- Collected data:
--- START ---

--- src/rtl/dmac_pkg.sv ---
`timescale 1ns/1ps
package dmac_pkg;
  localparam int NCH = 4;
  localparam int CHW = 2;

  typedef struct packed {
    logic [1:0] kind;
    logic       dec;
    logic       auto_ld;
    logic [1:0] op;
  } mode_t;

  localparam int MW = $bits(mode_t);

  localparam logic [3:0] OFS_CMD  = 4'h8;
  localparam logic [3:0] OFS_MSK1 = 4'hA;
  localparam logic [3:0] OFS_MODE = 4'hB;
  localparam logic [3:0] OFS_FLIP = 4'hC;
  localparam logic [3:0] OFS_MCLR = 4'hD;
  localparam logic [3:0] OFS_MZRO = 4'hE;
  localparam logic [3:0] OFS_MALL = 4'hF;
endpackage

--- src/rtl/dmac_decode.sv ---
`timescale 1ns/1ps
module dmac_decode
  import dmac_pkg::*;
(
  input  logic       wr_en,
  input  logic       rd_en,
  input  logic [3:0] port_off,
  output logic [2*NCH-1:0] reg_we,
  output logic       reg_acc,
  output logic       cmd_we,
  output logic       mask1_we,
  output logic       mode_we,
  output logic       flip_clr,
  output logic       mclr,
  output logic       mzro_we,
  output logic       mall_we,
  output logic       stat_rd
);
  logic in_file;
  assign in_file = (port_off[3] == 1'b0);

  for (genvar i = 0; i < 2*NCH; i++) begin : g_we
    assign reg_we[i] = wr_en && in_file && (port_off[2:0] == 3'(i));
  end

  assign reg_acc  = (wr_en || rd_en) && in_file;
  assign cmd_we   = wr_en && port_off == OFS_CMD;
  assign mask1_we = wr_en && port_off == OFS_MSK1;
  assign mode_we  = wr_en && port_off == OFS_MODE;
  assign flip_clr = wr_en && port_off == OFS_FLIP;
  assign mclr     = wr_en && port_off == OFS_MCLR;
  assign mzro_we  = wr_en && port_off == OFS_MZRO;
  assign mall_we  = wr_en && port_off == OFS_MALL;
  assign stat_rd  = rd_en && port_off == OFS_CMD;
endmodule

--- END ---
--- START ---

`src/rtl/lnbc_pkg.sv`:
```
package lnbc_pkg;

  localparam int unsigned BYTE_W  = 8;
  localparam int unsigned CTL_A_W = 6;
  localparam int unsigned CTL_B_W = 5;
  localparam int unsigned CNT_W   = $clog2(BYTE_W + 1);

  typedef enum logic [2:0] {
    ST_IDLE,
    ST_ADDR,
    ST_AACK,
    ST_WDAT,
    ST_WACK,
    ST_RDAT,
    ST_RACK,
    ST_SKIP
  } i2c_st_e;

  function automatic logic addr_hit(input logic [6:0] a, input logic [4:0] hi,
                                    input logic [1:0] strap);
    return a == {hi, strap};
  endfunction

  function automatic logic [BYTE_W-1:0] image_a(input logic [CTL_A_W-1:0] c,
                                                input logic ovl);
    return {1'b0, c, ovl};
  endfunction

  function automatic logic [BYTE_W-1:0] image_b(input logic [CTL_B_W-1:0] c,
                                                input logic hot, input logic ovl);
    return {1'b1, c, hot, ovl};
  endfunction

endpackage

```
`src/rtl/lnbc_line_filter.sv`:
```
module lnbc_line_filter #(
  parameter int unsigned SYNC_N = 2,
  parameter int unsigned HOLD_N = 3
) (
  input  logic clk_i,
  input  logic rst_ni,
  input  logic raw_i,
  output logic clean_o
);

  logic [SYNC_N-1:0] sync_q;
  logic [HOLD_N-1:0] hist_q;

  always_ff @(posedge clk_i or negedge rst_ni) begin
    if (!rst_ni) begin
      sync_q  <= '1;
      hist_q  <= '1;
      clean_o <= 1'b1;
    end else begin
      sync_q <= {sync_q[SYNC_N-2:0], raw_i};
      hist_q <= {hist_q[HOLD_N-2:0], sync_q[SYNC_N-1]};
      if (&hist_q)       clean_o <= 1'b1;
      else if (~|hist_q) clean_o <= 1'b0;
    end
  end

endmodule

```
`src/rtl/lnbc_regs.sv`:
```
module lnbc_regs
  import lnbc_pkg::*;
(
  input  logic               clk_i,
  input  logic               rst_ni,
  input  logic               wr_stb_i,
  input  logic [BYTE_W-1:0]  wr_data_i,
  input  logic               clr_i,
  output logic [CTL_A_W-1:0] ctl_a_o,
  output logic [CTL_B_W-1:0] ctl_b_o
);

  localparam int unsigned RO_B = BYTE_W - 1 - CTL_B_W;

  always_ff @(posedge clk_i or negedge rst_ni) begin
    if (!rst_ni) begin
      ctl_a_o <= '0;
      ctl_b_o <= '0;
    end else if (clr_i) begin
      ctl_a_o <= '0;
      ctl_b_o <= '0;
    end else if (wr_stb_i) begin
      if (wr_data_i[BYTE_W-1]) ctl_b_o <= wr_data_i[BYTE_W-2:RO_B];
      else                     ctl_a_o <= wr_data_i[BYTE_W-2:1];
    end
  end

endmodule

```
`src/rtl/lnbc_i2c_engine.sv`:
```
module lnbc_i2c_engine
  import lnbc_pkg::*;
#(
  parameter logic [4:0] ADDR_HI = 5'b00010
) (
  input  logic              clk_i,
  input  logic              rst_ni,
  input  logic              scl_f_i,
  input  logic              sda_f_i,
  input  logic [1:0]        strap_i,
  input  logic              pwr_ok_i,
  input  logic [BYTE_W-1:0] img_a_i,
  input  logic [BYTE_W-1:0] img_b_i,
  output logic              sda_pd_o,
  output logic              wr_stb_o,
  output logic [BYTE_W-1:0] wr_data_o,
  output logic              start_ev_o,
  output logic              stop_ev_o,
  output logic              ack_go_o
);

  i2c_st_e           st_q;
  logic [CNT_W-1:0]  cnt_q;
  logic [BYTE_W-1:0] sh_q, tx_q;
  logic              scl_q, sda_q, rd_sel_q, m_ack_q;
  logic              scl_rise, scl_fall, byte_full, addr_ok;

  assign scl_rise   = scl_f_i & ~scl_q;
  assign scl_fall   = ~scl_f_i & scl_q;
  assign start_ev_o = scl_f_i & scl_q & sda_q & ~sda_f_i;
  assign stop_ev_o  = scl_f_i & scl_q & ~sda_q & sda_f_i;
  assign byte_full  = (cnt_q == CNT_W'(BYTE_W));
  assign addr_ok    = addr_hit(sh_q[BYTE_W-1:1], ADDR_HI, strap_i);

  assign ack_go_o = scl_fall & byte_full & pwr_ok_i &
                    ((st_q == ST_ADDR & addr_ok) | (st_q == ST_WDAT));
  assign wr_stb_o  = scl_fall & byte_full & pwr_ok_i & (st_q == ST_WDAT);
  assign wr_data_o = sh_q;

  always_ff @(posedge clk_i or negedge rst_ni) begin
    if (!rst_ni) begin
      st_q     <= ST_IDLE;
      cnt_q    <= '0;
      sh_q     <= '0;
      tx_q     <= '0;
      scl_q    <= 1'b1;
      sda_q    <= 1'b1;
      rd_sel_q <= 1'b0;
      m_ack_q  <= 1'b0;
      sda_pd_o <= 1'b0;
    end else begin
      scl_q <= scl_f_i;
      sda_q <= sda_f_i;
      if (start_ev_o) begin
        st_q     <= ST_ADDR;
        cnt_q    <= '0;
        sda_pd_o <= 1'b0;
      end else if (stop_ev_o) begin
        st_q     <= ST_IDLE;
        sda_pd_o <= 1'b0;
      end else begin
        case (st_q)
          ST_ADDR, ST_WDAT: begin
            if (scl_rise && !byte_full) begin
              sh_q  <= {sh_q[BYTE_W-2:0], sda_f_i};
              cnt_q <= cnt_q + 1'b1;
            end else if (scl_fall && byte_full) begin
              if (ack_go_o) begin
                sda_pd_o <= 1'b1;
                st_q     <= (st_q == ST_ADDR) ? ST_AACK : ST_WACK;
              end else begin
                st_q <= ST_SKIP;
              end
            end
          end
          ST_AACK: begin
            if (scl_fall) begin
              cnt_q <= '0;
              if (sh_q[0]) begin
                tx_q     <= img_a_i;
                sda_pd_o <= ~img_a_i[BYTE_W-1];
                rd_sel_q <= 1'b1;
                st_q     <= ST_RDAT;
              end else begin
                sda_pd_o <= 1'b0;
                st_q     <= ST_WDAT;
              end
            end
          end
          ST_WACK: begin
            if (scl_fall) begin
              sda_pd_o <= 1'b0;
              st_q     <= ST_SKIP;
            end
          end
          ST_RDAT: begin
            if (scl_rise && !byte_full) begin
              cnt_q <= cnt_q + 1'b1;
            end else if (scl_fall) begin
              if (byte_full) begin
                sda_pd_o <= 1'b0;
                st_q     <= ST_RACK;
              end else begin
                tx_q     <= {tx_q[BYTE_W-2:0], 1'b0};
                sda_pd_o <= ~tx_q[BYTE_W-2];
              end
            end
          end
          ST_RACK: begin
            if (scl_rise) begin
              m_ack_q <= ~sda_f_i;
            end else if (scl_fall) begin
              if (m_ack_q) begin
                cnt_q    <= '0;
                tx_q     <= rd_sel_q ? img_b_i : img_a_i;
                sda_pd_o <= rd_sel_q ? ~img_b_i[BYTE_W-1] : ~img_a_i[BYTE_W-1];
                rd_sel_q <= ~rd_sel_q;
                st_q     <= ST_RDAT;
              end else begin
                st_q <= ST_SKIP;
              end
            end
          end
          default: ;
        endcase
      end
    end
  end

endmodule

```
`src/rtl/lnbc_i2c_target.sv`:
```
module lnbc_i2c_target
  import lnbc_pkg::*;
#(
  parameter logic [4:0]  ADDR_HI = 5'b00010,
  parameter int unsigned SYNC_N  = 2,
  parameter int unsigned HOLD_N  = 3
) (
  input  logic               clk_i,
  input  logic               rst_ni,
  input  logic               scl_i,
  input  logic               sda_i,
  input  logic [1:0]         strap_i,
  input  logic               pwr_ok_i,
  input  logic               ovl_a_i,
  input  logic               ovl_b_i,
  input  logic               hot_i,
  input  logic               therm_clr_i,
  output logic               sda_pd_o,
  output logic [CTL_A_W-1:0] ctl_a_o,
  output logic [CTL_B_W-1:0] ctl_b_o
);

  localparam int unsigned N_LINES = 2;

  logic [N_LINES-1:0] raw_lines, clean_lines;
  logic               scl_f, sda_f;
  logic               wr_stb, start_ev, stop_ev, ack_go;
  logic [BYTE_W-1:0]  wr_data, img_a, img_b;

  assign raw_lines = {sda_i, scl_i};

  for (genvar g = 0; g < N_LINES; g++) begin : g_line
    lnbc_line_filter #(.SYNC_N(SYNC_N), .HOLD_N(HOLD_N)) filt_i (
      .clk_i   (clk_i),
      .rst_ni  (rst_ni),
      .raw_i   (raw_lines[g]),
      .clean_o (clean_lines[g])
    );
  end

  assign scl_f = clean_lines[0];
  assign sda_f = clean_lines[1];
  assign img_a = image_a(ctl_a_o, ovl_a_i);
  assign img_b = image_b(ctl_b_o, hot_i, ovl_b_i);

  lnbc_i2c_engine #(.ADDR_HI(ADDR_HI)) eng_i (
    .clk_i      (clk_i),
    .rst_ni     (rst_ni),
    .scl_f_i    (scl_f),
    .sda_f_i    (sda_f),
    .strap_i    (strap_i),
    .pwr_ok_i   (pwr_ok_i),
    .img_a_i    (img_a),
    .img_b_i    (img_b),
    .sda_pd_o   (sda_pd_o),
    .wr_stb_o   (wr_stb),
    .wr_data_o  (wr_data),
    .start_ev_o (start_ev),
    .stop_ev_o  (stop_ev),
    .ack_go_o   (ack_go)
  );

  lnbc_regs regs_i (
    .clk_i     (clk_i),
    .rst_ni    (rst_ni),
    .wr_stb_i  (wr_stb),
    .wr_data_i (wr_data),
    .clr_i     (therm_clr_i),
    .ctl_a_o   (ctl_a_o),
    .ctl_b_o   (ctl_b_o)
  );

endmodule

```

--- END ---
--- START ---

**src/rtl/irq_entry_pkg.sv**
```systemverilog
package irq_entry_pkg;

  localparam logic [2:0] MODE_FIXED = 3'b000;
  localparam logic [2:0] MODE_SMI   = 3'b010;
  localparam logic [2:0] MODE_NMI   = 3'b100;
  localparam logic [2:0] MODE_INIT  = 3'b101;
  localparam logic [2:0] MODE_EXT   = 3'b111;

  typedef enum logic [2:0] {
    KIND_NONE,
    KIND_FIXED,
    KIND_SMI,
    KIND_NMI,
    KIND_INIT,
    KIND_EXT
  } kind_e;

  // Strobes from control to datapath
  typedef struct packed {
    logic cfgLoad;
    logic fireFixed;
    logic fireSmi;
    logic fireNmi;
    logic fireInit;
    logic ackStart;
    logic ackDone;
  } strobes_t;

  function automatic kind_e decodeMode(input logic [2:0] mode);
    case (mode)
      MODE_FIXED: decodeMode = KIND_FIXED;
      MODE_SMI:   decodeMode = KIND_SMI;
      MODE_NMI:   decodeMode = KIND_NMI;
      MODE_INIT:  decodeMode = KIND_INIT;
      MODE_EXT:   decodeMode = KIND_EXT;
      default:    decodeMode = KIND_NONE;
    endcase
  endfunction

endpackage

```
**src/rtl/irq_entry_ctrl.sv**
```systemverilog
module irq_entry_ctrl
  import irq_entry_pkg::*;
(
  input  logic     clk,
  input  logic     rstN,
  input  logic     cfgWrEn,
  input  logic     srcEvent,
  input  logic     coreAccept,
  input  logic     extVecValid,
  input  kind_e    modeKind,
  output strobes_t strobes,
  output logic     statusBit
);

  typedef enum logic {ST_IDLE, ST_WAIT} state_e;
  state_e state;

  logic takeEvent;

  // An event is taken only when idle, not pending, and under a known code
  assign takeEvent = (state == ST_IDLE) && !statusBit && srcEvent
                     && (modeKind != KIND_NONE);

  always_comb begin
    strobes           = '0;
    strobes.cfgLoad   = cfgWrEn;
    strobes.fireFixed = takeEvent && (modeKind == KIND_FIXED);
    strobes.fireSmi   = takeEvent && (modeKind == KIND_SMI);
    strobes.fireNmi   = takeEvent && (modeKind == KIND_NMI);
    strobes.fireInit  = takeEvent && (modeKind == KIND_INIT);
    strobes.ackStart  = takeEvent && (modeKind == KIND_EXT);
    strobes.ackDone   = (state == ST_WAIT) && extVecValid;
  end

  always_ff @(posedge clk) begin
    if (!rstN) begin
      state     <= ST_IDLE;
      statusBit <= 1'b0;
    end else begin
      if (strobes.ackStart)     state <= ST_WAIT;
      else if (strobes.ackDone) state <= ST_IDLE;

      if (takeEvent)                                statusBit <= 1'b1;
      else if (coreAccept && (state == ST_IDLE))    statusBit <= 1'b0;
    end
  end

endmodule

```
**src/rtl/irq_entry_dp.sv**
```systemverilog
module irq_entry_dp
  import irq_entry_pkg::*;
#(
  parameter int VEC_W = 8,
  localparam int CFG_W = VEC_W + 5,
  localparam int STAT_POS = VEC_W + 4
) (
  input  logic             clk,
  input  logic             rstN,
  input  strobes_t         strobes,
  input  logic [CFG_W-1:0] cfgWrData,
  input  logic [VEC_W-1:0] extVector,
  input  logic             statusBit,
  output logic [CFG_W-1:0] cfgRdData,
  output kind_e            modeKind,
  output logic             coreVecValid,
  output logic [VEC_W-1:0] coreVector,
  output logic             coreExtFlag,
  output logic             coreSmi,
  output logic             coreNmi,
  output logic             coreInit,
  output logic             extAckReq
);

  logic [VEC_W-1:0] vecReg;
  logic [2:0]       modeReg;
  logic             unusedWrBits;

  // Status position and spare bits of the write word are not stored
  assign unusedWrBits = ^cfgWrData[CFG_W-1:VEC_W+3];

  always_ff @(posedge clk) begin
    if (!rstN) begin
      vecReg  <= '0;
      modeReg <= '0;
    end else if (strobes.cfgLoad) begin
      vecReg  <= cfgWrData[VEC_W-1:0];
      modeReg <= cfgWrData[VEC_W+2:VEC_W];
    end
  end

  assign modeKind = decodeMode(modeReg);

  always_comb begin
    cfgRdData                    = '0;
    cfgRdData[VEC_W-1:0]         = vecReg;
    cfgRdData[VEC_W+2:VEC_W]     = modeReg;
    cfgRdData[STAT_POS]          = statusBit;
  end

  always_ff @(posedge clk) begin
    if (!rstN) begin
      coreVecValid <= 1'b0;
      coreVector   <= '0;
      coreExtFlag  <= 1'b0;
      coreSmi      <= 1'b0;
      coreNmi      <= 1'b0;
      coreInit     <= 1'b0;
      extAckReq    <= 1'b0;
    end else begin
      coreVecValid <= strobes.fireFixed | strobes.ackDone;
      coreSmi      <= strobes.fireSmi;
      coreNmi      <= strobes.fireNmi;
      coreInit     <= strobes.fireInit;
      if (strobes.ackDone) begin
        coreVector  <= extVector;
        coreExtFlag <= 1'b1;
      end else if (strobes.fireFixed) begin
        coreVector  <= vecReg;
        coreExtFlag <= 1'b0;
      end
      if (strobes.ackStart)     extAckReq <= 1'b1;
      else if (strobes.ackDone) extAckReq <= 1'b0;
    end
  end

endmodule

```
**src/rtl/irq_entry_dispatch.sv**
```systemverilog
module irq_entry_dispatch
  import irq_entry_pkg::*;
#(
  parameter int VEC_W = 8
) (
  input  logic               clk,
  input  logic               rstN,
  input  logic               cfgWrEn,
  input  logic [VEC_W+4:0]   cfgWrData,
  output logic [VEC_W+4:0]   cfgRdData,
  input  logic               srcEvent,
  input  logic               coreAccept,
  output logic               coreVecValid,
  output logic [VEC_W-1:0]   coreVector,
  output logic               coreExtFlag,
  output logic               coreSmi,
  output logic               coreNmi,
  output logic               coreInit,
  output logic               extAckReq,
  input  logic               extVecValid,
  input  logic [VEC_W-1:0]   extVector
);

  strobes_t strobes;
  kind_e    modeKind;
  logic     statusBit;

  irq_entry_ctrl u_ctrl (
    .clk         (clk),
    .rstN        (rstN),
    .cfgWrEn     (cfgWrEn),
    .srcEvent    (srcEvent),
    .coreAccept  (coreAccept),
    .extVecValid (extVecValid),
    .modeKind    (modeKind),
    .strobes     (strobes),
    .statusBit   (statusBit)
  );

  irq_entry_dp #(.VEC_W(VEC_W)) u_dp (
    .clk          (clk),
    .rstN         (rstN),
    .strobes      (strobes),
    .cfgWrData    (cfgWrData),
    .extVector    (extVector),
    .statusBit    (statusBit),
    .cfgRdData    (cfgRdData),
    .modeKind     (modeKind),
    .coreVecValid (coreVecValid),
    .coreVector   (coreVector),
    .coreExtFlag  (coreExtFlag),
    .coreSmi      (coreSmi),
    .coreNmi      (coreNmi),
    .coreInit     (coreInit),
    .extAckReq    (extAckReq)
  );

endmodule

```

--- END ---

- Task description: Your task is to find every line above containing the word "parameter" and copy it.

- Exercise response:
  parameter int unsigned SYNC_N = 2,
  parameter int unsigned HOLD_N = 3
  parameter logic [4:0] ADDR_HI = 5'b00010
  parameter logic [4:0]  ADDR_HI = 5'b00010,
  parameter int unsigned SYNC_N  = 2,
  parameter int unsigned HOLD_N  = 3
  parameter int VEC_W = 8,
  parameter int VEC_W = 8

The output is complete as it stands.